*Exercise objective:*
Look through the data for the string "ports". Copy every line where it is found.
══════════════════════════════
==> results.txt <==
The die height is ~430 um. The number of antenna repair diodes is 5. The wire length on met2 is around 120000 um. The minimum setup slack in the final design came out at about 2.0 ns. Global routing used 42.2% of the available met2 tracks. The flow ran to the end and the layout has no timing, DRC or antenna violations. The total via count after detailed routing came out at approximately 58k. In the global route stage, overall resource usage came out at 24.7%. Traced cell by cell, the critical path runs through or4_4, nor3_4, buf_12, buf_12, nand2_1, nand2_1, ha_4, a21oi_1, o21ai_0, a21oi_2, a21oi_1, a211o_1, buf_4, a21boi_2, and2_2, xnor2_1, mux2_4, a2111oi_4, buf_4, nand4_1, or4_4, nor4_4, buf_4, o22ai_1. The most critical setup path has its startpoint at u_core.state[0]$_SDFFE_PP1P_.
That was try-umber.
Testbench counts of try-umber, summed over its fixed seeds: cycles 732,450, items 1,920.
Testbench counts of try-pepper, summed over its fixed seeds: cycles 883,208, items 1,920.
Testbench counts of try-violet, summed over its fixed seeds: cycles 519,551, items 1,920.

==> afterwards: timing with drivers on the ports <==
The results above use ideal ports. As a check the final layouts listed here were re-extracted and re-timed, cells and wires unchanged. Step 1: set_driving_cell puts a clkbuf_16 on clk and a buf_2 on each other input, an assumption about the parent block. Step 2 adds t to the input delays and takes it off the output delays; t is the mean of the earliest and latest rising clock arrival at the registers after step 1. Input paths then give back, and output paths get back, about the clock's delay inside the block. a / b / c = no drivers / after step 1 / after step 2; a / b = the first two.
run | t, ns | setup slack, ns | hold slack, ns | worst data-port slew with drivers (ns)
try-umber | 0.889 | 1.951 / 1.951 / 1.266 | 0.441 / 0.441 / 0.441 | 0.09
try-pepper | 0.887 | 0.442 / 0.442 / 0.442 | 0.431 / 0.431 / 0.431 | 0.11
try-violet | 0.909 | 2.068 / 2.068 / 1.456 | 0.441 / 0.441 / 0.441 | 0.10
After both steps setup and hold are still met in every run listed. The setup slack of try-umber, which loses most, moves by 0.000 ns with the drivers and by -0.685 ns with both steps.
What follows belongs to an exercise in optimizing a design on an open flow for small area and a short achievable clock period; a production flow would make more cautious choices.
No run shown here included a check of the RTL's function; only the layout flow was run.
Power figures rest on the tool's default switching activity, not on a simulated workload.

## design/flow/design.v

```verilog
`default_nettype none
package alu_pkg;
	localparam int WIDTH   = 32;  
	localparam int LANES   = 4;   
	localparam int LATENCY = 3;   
	localparam int BLK     = 2;   
	localparam int NBLK    = WIDTH / BLK;
	typedef enum logic [2:0] {
		ADD = 3'd0,  
		SUB = 3'd1,  
		SEQ = 3'd2,  
		SNE = 3'd3,  
		SLT = 3'd4,  
		SGT = 3'd5,  
		SLE = 3'd6,  
		SGE = 3'd7   
	} alu_op_e;
endpackage
`default_nettype wire
`timescale 1ns/1ps
`default_nettype none
module op_dispatch (
	input  logic                                     clk,
	input  logic                                     arst_n,
	input  logic                                     in_valid,
	input  logic [2:0]                               op,
	input  logic [alu_pkg::LANES*alu_pkg::WIDTH-1:0] a_bus,
	input  logic [alu_pkg::LANES*alu_pkg::WIDTH-1:0] b_bus,
	output logic                                     req_valid,
	output logic [2:0]                               req_op,
	output logic                                     req_sub,   
	output logic [alu_pkg::LANES*alu_pkg::WIDTH-1:0] req_sum,   
	output logic [alu_pkg::LANES*alu_pkg::NBLK-1:0]  req_gen    
);
	localparam int WIDTH = alu_pkg::WIDTH;
	localparam int LANES = alu_pkg::LANES;
	localparam int BLK   = alu_pkg::BLK;
	localparam int NBLK  = alu_pkg::NBLK;
	logic                   sub;
	logic [LANES*WIDTH-1:0] b_eff;
	logic [LANES*WIDTH-1:0] sum_d;
	logic [LANES*NBLK-1:0]  gen_d;
	assign sub   = (op != alu_pkg::ADD);  
	assign b_eff = b_bus ^ {(LANES*WIDTH){sub}};
	genvar j;
	generate
		for (j = 0; j < LANES*NBLK; j++)
		begin : g_blk
			assign {gen_d[j], sum_d[j*BLK +: BLK]} =
				{1'b0, a_bus[j*BLK +: BLK]} + {1'b0, b_eff[j*BLK +: BLK]};
		end
	endgenerate
	always_ff @(posedge clk or negedge arst_n)
	begin
		if (!arst_n)
			req_valid <= 1'b0;
		else
			req_valid <= in_valid;
	end
	always_ff @(posedge clk)
	begin
		req_op  <= op;
		req_sub <= sub;
		req_sum <= sum_d;
		req_gen <= gen_d;
	end
endmodule
`default_nettype wire
`timescale 1ns/1ps
`default_nettype none
module alu_lane (
	input  logic                      clk,
	input  logic [2:0]                req_op,
	input  logic                      req_sub,   
	input  logic [alu_pkg::WIDTH-1:0] req_sum,   
	input  logic [alu_pkg::NBLK-1:0]  req_gen,   
	output logic [alu_pkg::WIDTH-1:0] result,
	output logic                      cout,
	output logic                      zero
);
	localparam int WIDTH = alu_pkg::WIDTH;
	localparam int BLK   = alu_pkg::BLK;
	localparam int NBLK  = alu_pkg::NBLK;
	localparam int LVLS  = $clog2(NBLK);
	logic             use_set;
	logic [NBLK-1:0]  prop;       
	logic [NBLK:0]    carry;      
	logic [WIDTH-1:0] sum;
	logic             sum_zero;
	logic             set_bit;
	logic [WIDTH-1:0] lane_res;
	assign use_set = req_op[2] | req_op[1];
	logic [NBLK-1:0] gg [LVLS+1];
	logic [NBLK-1:0] pp [LVLS+1];
	genvar j, l;
	generate
		for (j = 0; j < NBLK; j++)
		begin : g_blk
			assign prop[j] = &req_sum[j*BLK +: BLK];
			if (j == 0)
			begin : g_first
				assign gg[0][j] = req_gen[j] | (prop[j] & req_sub);
				assign pp[0][j] = 1'b0;
			end
			else
			begin : g_rest
				assign gg[0][j] = req_gen[j];
				assign pp[0][j] = prop[j];
			end
		end
		for (l = 0; l < LVLS; l++)
		begin : g_lvl
			for (j = 0; j < NBLK; j++)
			begin : g_node
				if (j >= (1 << l))
				begin : g_comb
					assign gg[l+1][j] = gg[l][j] | (pp[l][j] & gg[l][j-(1<<l)]);
					assign pp[l+1][j] = pp[l][j] & pp[l][j-(1<<l)];
				end
				else
				begin : g_pass
					assign gg[l+1][j] = gg[l][j];
					assign pp[l+1][j] = pp[l][j];
				end
			end
		end
	endgenerate
	assign carry[0] = req_sub;  
	assign carry[NBLK:1] = gg[LVLS];
	generate
		for (j = 0; j < NBLK; j++)
		begin : g_sum
			assign sum[j*BLK +: BLK] = req_sum[j*BLK +: BLK] + {{(BLK-1){1'b0}}, carry[j]};
		end
	endgenerate
	assign sum_zero = (sum == '0);
	always_comb
	begin
		case (req_op)
			alu_pkg::SEQ: set_bit = sum_zero;
			alu_pkg::SNE: set_bit = ~sum_zero;
			alu_pkg::SLT: set_bit = ~carry[NBLK];
			alu_pkg::SGT: set_bit = carry[NBLK] & ~sum_zero;
			alu_pkg::SLE: set_bit = ~carry[NBLK] | sum_zero;
			default:      set_bit = carry[NBLK];  
		endcase
		lane_res = use_set ? {{(WIDTH-1){1'b0}}, set_bit} : sum;
	end
	always_ff @(posedge clk)
	begin
		result <= lane_res;
		cout   <= carry[NBLK];  
		zero   <= use_set ? ~set_bit : sum_zero;
	end
endmodule
`default_nettype wire
`timescale 1ns/1ps
`default_nettype none
module result_collect (
	input  logic                                     clk,
	input  logic                                     arst_n,
	input  logic                                     req_valid,
	input  logic [alu_pkg::LANES*alu_pkg::WIDTH-1:0] res_result,
	input  logic [alu_pkg::LANES-1:0]                res_cout,
	input  logic [alu_pkg::LANES-1:0]                res_zero,
	output logic                                     out_valid,
	output logic [alu_pkg::LANES*alu_pkg::WIDTH-1:0] result_bus,
	output logic [alu_pkg::LANES-1:0]                carry_bus,
	output logic [alu_pkg::LANES-1:0]                zero_bus
);
	logic res_valid;
	always_ff @(posedge clk or negedge arst_n)
	begin
		if (!arst_n)
		begin
			res_valid <= 1'b0;
			out_valid <= 1'b0;
		end
		else
		begin
			res_valid <= req_valid;
			out_valid <= res_valid;
		end
	end
	always_ff @(posedge clk)
	begin
		result_bus <= res_result;
		carry_bus  <= res_cout;
		zero_bus   <= res_zero;
	end
endmodule
`default_nettype wire
`timescale 1ns/1ps
`default_nettype none
module alu_array_top (
	input  logic         clk,
	input  logic         arst_n,
	input  logic         in_valid,
	input  logic [2:0]   op,          
	input  logic [127:0] a_bus,       
	input  logic [127:0] b_bus,
	output logic         out_valid,
	output logic [127:0] result_bus,
	output logic [3:0]   carry_bus,
	output logic [3:0]   zero_bus
);
	localparam int WIDTH = alu_pkg::WIDTH;
	localparam int LANES = alu_pkg::LANES;
	localparam int NBLK  = alu_pkg::NBLK;
	logic                   req_valid;
	logic [2:0]             req_op;
	logic                   req_sub;
	logic [LANES*WIDTH-1:0] req_sum;
	logic [LANES*NBLK-1:0]  req_gen;
	logic [LANES*WIDTH-1:0] res_result;
	logic [LANES-1:0]       res_cout;
	logic [LANES-1:0]       res_zero;
	op_dispatch u_dispatch (
		.clk       (clk),
		.arst_n    (arst_n),
		.in_valid  (in_valid),
		.op        (op),
		.a_bus     (a_bus),
		.b_bus     (b_bus),
		.req_valid (req_valid),
		.req_op    (req_op),
		.req_sub   (req_sub),
		.req_sum   (req_sum),
		.req_gen   (req_gen)
	);
	genvar i;
	generate
		for (i = 0; i < LANES; i++)
		begin : g_lane
			alu_lane u_lane (
				.clk     (clk),
				.req_op  (req_op),
				.req_sub (req_sub),
				.req_sum (req_sum[i*WIDTH +: WIDTH]),
				.req_gen (req_gen[i*NBLK +: NBLK]),
				.result  (res_result[i*WIDTH +: WIDTH]),
				.cout    (res_cout[i]),
				.zero    (res_zero[i])
			);
		end
	endgenerate
	result_collect u_collect (
		.clk        (clk),
		.arst_n     (arst_n),
		.req_valid  (req_valid),
		.res_result (res_result),
		.res_cout   (res_cout),
		.res_zero   (res_zero),
		.out_valid  (out_valid),
		.result_bus (result_bus),
		.carry_bus  (carry_bus),
		.zero_bus   (zero_bus)
	);
endmodule
`default_nettype wire
```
══════════════════════════════
*Response to this exercise:*
==> afterwards: timing with drivers on the ports <==
The results above use ideal ports. As a check the final layouts listed here were re-extracted and re-timed, cells and wires unchanged. Step 1: set_driving_cell puts a clkbuf_16 on clk and a buf_2 on each other input, an assumption about the parent block. Step 2 adds t to the input delays and takes it off the output delays; t is the mean of the earliest and latest rising clock arrival at the registers after step 1. Input paths then give back, and output paths get back, about the clock's delay inside the block. a / b / c = no drivers / after step 1 / after step 2; a / b = the first two.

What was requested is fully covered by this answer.